■ Your assignment:
Give the records again in full, exactly as written.

*** Opening of Provided data ***

**src/rtl/core/bdac_pkg.sv**
```systemverilog
package bdac_pkg;

    localparam int unsigned VALUE_W    = 64;
    localparam int unsigned NUM_DIGITS = 20;
    localparam int unsigned BCD_W      = 4 * NUM_DIGITS;
    localparam int unsigned CHAR_W     = 6;
    localparam int unsigned STEP_W     = $clog2(VALUE_W);
    localparam int unsigned REM_W      = $clog2(NUM_DIGITS + 1);

    // '0' is 6'b110000, so a digit character is the digit under this prefix
    localparam logic [1:0] ASCII_ZERO_HI = 2'b11;

    typedef enum logic [1:0] {
        ST_IDLE,
        ST_CONVERT,
        ST_SKIP,
        ST_EMIT
    } ctrl_state_t;

    // controller to datapath
    typedef struct packed {
        logic load;
        logic step;
        logic skip;
        logic emit;
    } dp_cmd_t;

    // datapath to controller
    typedef struct packed {
        logic step_last;
        logic top_zero;
        logic rem_one;
        logic out_free;
    } dp_stat_t;

endpackage

```
**src/rtl/core/bdac_dp.sv**
```systemverilog
module bdac_dp (
    input  logic                           clk,
    input  logic                           rst_n,
    input  bdac_pkg::dp_cmd_t              cmd,
    output bdac_pkg::dp_stat_t             stat,
    input  logic [bdac_pkg::VALUE_W-1:0]   value,
    output logic                           out_valid,
    input  logic                           out_ready,
    output logic [bdac_pkg::CHAR_W-1:0]    digit_char,
    output logic                           last_digit
);
    import bdac_pkg::*;

    logic [VALUE_W-1:0] bin_reg, bin_next;
    logic [BCD_W-1:0]   bcd_reg, bcd_next;
    logic [BCD_W-1:0]   bcd_adj;
    logic [STEP_W-1:0]  step_cnt_reg, step_cnt_next;
    logic [REM_W-1:0]   rem_reg, rem_next;
    logic [CHAR_W-1:0]  char_reg, char_next;
    logic               last_reg, last_next;
    logic               out_valid_reg, out_valid_next;

    // add-3 correction on every BCD digit of 5 or more
    always_comb
    begin
        for (int i = 0; i < NUM_DIGITS; i++)
        begin
            if (bcd_reg[4*i +: 4] >= 4'd5)
                bcd_adj[4*i +: 4] = bcd_reg[4*i +: 4] + 4'd3;
            else
                bcd_adj[4*i +: 4] = bcd_reg[4*i +: 4];
        end
    end

    // shift register and counter updates
    always_comb
    begin
        bin_next       = bin_reg;
        bcd_next       = bcd_reg;
        step_cnt_next  = step_cnt_reg;
        rem_next       = rem_reg;
        char_next      = char_reg;
        last_next      = last_reg;
        out_valid_next = out_valid_reg;

        if (out_ready)
            out_valid_next = 1'b0;

        if (cmd.load)
        begin
            bin_next      = value;
            bcd_next      = '0;
            step_cnt_next = '0;
            rem_next      = REM_W'(NUM_DIGITS);
        end
        else if (cmd.step)
        begin
            bcd_next      = {bcd_adj[BCD_W-2:0], bin_reg[VALUE_W-1]};
            bin_next      = {bin_reg[VALUE_W-2:0], 1'b0};
            step_cnt_next = step_cnt_reg + 1'b1;
        end
        else if (cmd.skip)
        begin
            bcd_next = {bcd_reg[BCD_W-5:0], 4'd0};
            rem_next = rem_reg - 1'b1;
        end
        else if (cmd.emit)
        begin
            char_next      = {ASCII_ZERO_HI, bcd_reg[BCD_W-1 -: 4]};
            last_next      = (rem_reg == REM_W'(1));
            bcd_next       = {bcd_reg[BCD_W-5:0], 4'd0};
            rem_next       = rem_reg - 1'b1;
            out_valid_next = 1'b1;
        end
    end

    // payload registers
    always_ff @(posedge clk)
    begin
        bin_reg  <= bin_next;
        bcd_reg  <= bcd_next;
        rem_reg  <= rem_next;
        char_reg <= char_next;
        last_reg <= last_next;
    end

    // control registers
    always_ff @(posedge clk or negedge rst_n)
    begin
        if (!rst_n)
        begin
            step_cnt_reg  <= '0;
            out_valid_reg <= 1'b0;
        end
        else
        begin
            step_cnt_reg  <= step_cnt_next;
            out_valid_reg <= out_valid_next;
        end
    end

    assign stat.step_last = (step_cnt_reg == {STEP_W{1'b1}});
    assign stat.top_zero  = (bcd_reg[BCD_W-1 -: 4] == 4'd0);
    assign stat.rem_one   = (rem_reg == REM_W'(1));
    assign stat.out_free  = !out_valid_reg || out_ready;

    assign out_valid  = out_valid_reg;
    assign digit_char = char_reg;
    assign last_digit = last_reg;

endmodule

```
**src/rtl/core/bdac_ctrl.sv**
```systemverilog
module bdac_ctrl (
    input  logic                 clk,
    input  logic                 rst_n,
    input  logic                 in_valid,
    output logic                 in_ready,
    input  bdac_pkg::dp_stat_t   stat,
    output bdac_pkg::dp_cmd_t    cmd
);
    import bdac_pkg::*;

    ctrl_state_t state_reg, state_next;

    // state register
    always_ff @(posedge clk or negedge rst_n)
    begin
        if (!rst_n)
            state_reg <= ST_IDLE;
        else
            state_reg <= state_next;
    end

    // next state and commands
    always_comb
    begin
        state_next = state_reg;
        cmd        = '0;
        in_ready   = 1'b0;

        unique case (state_reg)
            ST_IDLE:
            begin
                in_ready = 1'b1;
                if (in_valid)
                begin
                    cmd.load   = 1'b1;
                    state_next = ST_CONVERT;
                end
            end
            ST_CONVERT:
            begin
                cmd.step = 1'b1;
                if (stat.step_last)
                    state_next = ST_SKIP;
            end
            ST_SKIP:
            begin
                // drop leading zero digits, keep at least one
                if (stat.top_zero && !stat.rem_one)
                    cmd.skip = 1'b1;
                else
                    state_next = ST_EMIT;
            end
            ST_EMIT:
            begin
                if (stat.out_free)
                begin
                    cmd.emit = 1'b1;
                    if (stat.rem_one)
                        state_next = ST_IDLE;
                end
            end
            default:
            begin
                state_next = ST_IDLE;
            end
        endcase
    end

endmodule

```
**src/rtl/core/binary_to_decimal_ascii_unit.sv**
```systemverilog
// Channel  | Handshake            | Word
// ---------+----------------------+------------------------------------------
// input    | in_valid / in_ready  | value[63:0], unsigned binary
// output   | out_valid / out_ready| digit_char[5:0], last_digit (ends a run)
//
// One word in gives 1 to 20 digit words, most significant first.
// Conversion: a load, one double dabble shift-add step per input bit, then the
// leading zero digits are dropped (up to 19) and the remaining digits are
// emitted; dropped plus emitted digits are always 20.
// Output stalls hold the digit register; the next input word is taken once the
// last digit sits in the output register. Reset clears all control state.
module binary_to_decimal_ascii_unit (
    input  logic                           clk,
    input  logic                           rst_n,
    input  logic                           in_valid,
    output logic                           in_ready,
    input  logic [bdac_pkg::VALUE_W-1:0]   value,
    output logic                           out_valid,
    input  logic                           out_ready,
    output logic [bdac_pkg::CHAR_W-1:0]    digit_char,
    output logic                           last_digit
);
    import bdac_pkg::*;

    dp_cmd_t  cmd;
    dp_stat_t stat;

    bdac_ctrl u_ctrl (
        .clk      (clk),
        .rst_n    (rst_n),
        .in_valid (in_valid),
        .in_ready (in_ready),
        .stat     (stat),
        .cmd      (cmd)
    );

    bdac_dp u_dp (
        .clk        (clk),
        .rst_n      (rst_n),
        .cmd        (cmd),
        .stat       (stat),
        .value      (value),
        .out_valid  (out_valid),
        .out_ready  (out_ready),
        .digit_char (digit_char),
        .last_digit (last_digit)
    );

endmodule

```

*** Close of Provided data ***

■ Answer for this exercise:
**src/rtl/core/bdac_pkg.sv**
```systemverilog
package bdac_pkg;

    localparam int unsigned VALUE_W    = 64;
    localparam int unsigned NUM_DIGITS = 20;
    localparam int unsigned BCD_W      = 4 * NUM_DIGITS;
    localparam int unsigned CHAR_W     = 6;
    localparam int unsigned STEP_W     = $clog2(VALUE_W);
    localparam int unsigned REM_W      = $clog2(NUM_DIGITS + 1);

    // '0' is 6'b110000, so a digit character is the digit under this prefix
    localparam logic [1:0] ASCII_ZERO_HI = 2'b11;

    typedef enum logic [1:0] {
        ST_IDLE,
        ST_CONVERT,
        ST_SKIP,
        ST_EMIT
    } ctrl_state_t;

    // controller to datapath
    typedef struct packed {
        logic load;
        logic step;
        logic skip;
        logic emit;
    } dp_cmd_t;

    // datapath to controller
    typedef struct packed {
        logic step_last;
        logic top_zero;
        logic rem_one;
        logic out_free;
    } dp_stat_t;

endpackage

```
**src/rtl/core/bdac_dp.sv**
```systemverilog
module bdac_dp (
    input  logic                           clk,
    input  logic                           rst_n,
    input  bdac_pkg::dp_cmd_t              cmd,
    output bdac_pkg::dp_stat_t             stat,
    input  logic [bdac_pkg::VALUE_W-1:0]   value,
    output logic                           out_valid,
    input  logic                           out_ready,
    output logic [bdac_pkg::CHAR_W-1:0]    digit_char,
    output logic                           last_digit
);
    import bdac_pkg::*;

    logic [VALUE_W-1:0] bin_reg, bin_next;
    logic [BCD_W-1:0]   bcd_reg, bcd_next;
    logic [BCD_W-1:0]   bcd_adj;
    logic [STEP_W-1:0]  step_cnt_reg, step_cnt_next;
    logic [REM_W-1:0]   rem_reg, rem_next;
    logic [CHAR_W-1:0]  char_reg, char_next;
    logic               last_reg, last_next;
    logic               out_valid_reg, out_valid_next;

    // add-3 correction on every BCD digit of 5 or more
    always_comb
    begin
        for (int i = 0; i < NUM_DIGITS; i++)
        begin
            if (bcd_reg[4*i +: 4] >= 4'd5)
                bcd_adj[4*i +: 4] = bcd_reg[4*i +: 4] + 4'd3;
            else
                bcd_adj[4*i +: 4] = bcd_reg[4*i +: 4];
        end
    end

    // shift register and counter updates
    always_comb
    begin
        bin_next       = bin_reg;
        bcd_next       = bcd_reg;
        step_cnt_next  = step_cnt_reg;
        rem_next       = rem_reg;
        char_next      = char_reg;
        last_next      = last_reg;
        out_valid_next = out_valid_reg;

        if (out_ready)
            out_valid_next = 1'b0;

        if (cmd.load)
        begin
            bin_next      = value;
            bcd_next      = '0;
            step_cnt_next = '0;
            rem_next      = REM_W'(NUM_DIGITS);
        end
        else if (cmd.step)
        begin
            bcd_next      = {bcd_adj[BCD_W-2:0], bin_reg[VALUE_W-1]};
            bin_next      = {bin_reg[VALUE_W-2:0], 1'b0};
            step_cnt_next = step_cnt_reg + 1'b1;
        end
        else if (cmd.skip)
        begin
            bcd_next = {bcd_reg[BCD_W-5:0], 4'd0};
            rem_next = rem_reg - 1'b1;
        end
        else if (cmd.emit)
        begin
            char_next      = {ASCII_ZERO_HI, bcd_reg[BCD_W-1 -: 4]};
            last_next      = (rem_reg == REM_W'(1));
            bcd_next       = {bcd_reg[BCD_W-5:0], 4'd0};
            rem_next       = rem_reg - 1'b1;
            out_valid_next = 1'b1;
        end
    end

    // payload registers
    always_ff @(posedge clk)
    begin
        bin_reg  <= bin_next;
        bcd_reg  <= bcd_next;
        rem_reg  <= rem_next;
        char_reg <= char_next;
        last_reg <= last_next;
    end

    // control registers
    always_ff @(posedge clk or negedge rst_n)
    begin
        if (!rst_n)
        begin
            step_cnt_reg  <= '0;
            out_valid_reg <= 1'b0;
        end
        else
        begin
            step_cnt_reg  <= step_cnt_next;
            out_valid_reg <= out_valid_next;
        end
    end

    assign stat.step_last = (step_cnt_reg == {STEP_W{1'b1}});
    assign stat.top_zero  = (bcd_reg[BCD_W-1 -: 4] == 4'd0);
    assign stat.rem_one   = (rem_reg == REM_W'(1));
    assign stat.out_free  = !out_valid_reg || out_ready;

    assign out_valid  = out_valid_reg;
    assign digit_char = char_reg;
    assign last_digit = last_reg;

endmodule

```
**src/rtl/core/bdac_ctrl.sv**
```systemverilog
module bdac_ctrl (
    input  logic                 clk,
    input  logic                 rst_n,
    input  logic                 in_valid,
    output logic                 in_ready,
    input  bdac_pkg::dp_stat_t   stat,
    output bdac_pkg::dp_cmd_t    cmd
);
    import bdac_pkg::*;

    ctrl_state_t state_reg, state_next;

    // state register
    always_ff @(posedge clk or negedge rst_n)
    begin
        if (!rst_n)
            state_reg <= ST_IDLE;
        else
            state_reg <= state_next;
    end

    // next state and commands
    always_comb
    begin
        state_next = state_reg;
        cmd        = '0;
        in_ready   = 1'b0;

        unique case (state_reg)
            ST_IDLE:
            begin
                in_ready = 1'b1;
                if (in_valid)
                begin
                    cmd.load   = 1'b1;
                    state_next = ST_CONVERT;
                end
            end
            ST_CONVERT:
            begin
                cmd.step = 1'b1;
                if (stat.step_last)
                    state_next = ST_SKIP;
            end
            ST_SKIP:
            begin
                // drop leading zero digits, keep at least one
                if (stat.top_zero && !stat.rem_one)
                    cmd.skip = 1'b1;
                else
                    state_next = ST_EMIT;
            end
            ST_EMIT:
            begin
                if (stat.out_free)
                begin
                    cmd.emit = 1'b1;
                    if (stat.rem_one)
                        state_next = ST_IDLE;
                end
            end
            default:
            begin
                state_next = ST_IDLE;
            end
        endcase
    end

endmodule

```
**src/rtl/core/binary_to_decimal_ascii_unit.sv**
```systemverilog
// Channel  | Handshake            | Word
// ---------+----------------------+------------------------------------------
// input    | in_valid / in_ready  | value[63:0], unsigned binary
// output   | out_valid / out_ready| digit_char[5:0], last_digit (ends a run)
//
// One word in gives 1 to 20 digit words, most significant first.
// Conversion: a load, one double dabble shift-add step per input bit, then the
// leading zero digits are dropped (up to 19) and the remaining digits are
// emitted; dropped plus emitted digits are always 20.
// Output stalls hold the digit register; the next input word is taken once the
// last digit sits in the output register. Reset clears all control state.
module binary_to_decimal_ascii_unit (
    input  logic                           clk,
    input  logic                           rst_n,
    input  logic                           in_valid,
    output logic                           in_ready,
    input  logic [bdac_pkg::VALUE_W-1:0]   value,
    output logic                           out_valid,
    input  logic                           out_ready,
    output logic [bdac_pkg::CHAR_W-1:0]    digit_char,
    output logic                           last_digit
);
    import bdac_pkg::*;

    dp_cmd_t  cmd;
    dp_stat_t stat;

    bdac_ctrl u_ctrl (
        .clk      (clk),
        .rst_n    (rst_n),
        .in_valid (in_valid),
        .in_ready (in_ready),
        .stat     (stat),
        .cmd      (cmd)
    );

    bdac_dp u_dp (
        .clk        (clk),
        .rst_n      (rst_n),
        .cmd        (cmd),
        .stat       (stat),
        .value      (value),
        .out_valid  (out_valid),
        .out_ready  (out_ready),
        .digit_char (digit_char),
        .last_digit (last_digit)
    );

endmodule

```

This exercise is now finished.